▶ _EXTRACTED DATA_:
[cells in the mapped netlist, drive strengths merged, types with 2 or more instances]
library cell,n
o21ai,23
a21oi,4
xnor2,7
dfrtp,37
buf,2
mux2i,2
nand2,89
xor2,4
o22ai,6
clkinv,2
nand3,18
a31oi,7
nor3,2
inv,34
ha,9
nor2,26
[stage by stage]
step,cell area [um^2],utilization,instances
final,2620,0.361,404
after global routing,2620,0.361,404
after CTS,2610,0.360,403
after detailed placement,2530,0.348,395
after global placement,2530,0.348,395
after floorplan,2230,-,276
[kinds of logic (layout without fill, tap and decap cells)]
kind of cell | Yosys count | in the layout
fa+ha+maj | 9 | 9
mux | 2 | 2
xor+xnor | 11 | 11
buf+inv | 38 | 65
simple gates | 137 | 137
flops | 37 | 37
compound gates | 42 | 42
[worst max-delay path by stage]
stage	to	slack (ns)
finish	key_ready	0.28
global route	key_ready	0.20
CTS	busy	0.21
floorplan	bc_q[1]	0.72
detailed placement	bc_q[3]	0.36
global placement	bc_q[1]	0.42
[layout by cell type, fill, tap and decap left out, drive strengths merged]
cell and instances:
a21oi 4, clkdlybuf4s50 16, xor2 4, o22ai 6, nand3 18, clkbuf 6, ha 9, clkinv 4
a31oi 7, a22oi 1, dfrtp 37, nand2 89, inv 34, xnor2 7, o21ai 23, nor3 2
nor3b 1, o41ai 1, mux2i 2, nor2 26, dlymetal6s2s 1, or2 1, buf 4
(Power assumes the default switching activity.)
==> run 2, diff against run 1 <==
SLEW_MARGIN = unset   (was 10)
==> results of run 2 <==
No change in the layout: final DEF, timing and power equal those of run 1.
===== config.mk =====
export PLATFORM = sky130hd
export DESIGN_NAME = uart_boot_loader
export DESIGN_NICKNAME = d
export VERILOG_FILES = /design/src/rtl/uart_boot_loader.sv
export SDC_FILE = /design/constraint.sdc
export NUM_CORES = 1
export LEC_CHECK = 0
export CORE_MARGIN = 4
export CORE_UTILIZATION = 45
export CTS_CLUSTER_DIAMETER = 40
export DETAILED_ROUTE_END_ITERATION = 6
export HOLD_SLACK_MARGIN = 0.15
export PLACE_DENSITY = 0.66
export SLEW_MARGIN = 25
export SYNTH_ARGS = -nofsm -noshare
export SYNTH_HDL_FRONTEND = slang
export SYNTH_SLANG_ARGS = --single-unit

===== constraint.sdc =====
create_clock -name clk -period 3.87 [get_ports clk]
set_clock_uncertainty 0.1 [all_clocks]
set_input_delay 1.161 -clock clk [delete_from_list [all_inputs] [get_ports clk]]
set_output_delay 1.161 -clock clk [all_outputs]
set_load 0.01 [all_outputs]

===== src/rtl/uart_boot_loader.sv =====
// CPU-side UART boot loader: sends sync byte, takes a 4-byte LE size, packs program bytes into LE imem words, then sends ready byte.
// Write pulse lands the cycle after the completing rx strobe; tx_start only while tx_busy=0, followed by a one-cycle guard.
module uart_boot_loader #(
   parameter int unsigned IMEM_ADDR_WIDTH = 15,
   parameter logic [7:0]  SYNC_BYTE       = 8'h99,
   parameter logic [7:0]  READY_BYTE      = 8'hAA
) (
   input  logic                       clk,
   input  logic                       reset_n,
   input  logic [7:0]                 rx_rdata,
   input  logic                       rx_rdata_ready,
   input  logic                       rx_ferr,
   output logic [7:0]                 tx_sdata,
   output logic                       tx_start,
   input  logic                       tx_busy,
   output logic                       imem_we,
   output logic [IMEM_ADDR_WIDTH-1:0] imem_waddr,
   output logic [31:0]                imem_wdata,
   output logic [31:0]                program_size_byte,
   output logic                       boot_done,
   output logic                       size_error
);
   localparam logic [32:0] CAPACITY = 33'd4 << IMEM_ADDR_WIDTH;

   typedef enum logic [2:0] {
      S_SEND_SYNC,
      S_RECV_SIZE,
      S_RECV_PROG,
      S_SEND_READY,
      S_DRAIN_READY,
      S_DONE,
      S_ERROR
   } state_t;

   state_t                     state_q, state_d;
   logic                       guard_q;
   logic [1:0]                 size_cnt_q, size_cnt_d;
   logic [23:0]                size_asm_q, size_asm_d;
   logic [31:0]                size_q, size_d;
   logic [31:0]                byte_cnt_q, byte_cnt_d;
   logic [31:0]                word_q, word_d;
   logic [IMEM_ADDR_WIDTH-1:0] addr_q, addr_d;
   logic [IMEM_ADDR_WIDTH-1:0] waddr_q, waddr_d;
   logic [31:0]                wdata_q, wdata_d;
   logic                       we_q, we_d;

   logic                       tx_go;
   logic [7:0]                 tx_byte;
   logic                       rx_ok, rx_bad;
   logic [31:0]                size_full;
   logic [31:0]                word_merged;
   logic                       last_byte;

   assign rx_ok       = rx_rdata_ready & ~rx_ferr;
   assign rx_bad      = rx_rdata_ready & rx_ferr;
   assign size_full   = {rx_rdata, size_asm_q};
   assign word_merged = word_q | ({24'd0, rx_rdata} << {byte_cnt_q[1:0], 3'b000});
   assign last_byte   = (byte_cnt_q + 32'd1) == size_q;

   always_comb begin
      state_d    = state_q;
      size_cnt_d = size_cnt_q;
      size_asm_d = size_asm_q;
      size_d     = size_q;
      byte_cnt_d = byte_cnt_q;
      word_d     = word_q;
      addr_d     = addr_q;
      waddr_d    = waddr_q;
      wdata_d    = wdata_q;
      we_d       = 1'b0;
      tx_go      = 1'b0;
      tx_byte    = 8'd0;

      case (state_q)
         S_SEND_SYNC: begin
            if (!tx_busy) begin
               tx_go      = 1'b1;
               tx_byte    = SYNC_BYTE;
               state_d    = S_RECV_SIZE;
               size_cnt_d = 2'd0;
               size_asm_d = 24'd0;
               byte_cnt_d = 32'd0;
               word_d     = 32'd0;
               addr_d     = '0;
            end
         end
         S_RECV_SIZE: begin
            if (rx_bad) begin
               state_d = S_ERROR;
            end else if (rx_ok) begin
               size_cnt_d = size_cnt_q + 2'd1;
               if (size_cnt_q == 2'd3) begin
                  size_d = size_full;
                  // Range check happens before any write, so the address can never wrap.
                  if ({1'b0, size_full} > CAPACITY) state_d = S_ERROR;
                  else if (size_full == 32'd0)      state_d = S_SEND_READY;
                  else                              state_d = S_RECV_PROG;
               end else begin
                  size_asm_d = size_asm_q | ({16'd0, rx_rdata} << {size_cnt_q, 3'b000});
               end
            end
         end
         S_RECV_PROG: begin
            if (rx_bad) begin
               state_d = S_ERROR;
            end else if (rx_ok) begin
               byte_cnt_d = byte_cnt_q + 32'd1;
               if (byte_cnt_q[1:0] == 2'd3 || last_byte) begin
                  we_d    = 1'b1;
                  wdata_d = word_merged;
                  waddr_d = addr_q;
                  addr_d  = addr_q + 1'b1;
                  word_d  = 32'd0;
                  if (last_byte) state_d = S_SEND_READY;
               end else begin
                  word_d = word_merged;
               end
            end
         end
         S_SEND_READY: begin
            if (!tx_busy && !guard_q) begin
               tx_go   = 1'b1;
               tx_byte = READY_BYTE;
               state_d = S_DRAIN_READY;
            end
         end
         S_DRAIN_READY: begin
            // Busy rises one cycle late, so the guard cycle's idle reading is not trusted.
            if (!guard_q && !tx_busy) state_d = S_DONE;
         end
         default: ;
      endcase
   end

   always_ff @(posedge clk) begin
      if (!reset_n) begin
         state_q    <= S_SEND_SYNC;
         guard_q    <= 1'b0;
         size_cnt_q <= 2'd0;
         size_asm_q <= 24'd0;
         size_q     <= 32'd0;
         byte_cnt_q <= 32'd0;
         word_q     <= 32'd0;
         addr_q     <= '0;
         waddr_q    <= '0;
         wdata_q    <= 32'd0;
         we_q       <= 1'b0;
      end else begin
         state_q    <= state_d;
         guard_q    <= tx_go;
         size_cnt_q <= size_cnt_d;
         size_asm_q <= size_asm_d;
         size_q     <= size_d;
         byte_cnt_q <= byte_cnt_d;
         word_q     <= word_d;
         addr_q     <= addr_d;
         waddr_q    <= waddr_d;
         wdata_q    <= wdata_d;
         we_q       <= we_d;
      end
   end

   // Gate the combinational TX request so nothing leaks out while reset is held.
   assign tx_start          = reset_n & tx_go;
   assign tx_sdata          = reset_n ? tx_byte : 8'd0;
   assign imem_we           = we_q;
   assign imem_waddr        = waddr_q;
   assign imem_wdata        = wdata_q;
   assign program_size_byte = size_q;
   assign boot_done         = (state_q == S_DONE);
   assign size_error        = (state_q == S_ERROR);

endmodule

▶ _EXERCISE BRIEF_: Find the word "global" in the records. Copy every line it appears in.

▶ _EXERCISE ANSWER_:
after global routing,2620,0.361,404
after global placement,2530,0.348,395
global route	key_ready	0.20
global placement	bc_q[1]	0.42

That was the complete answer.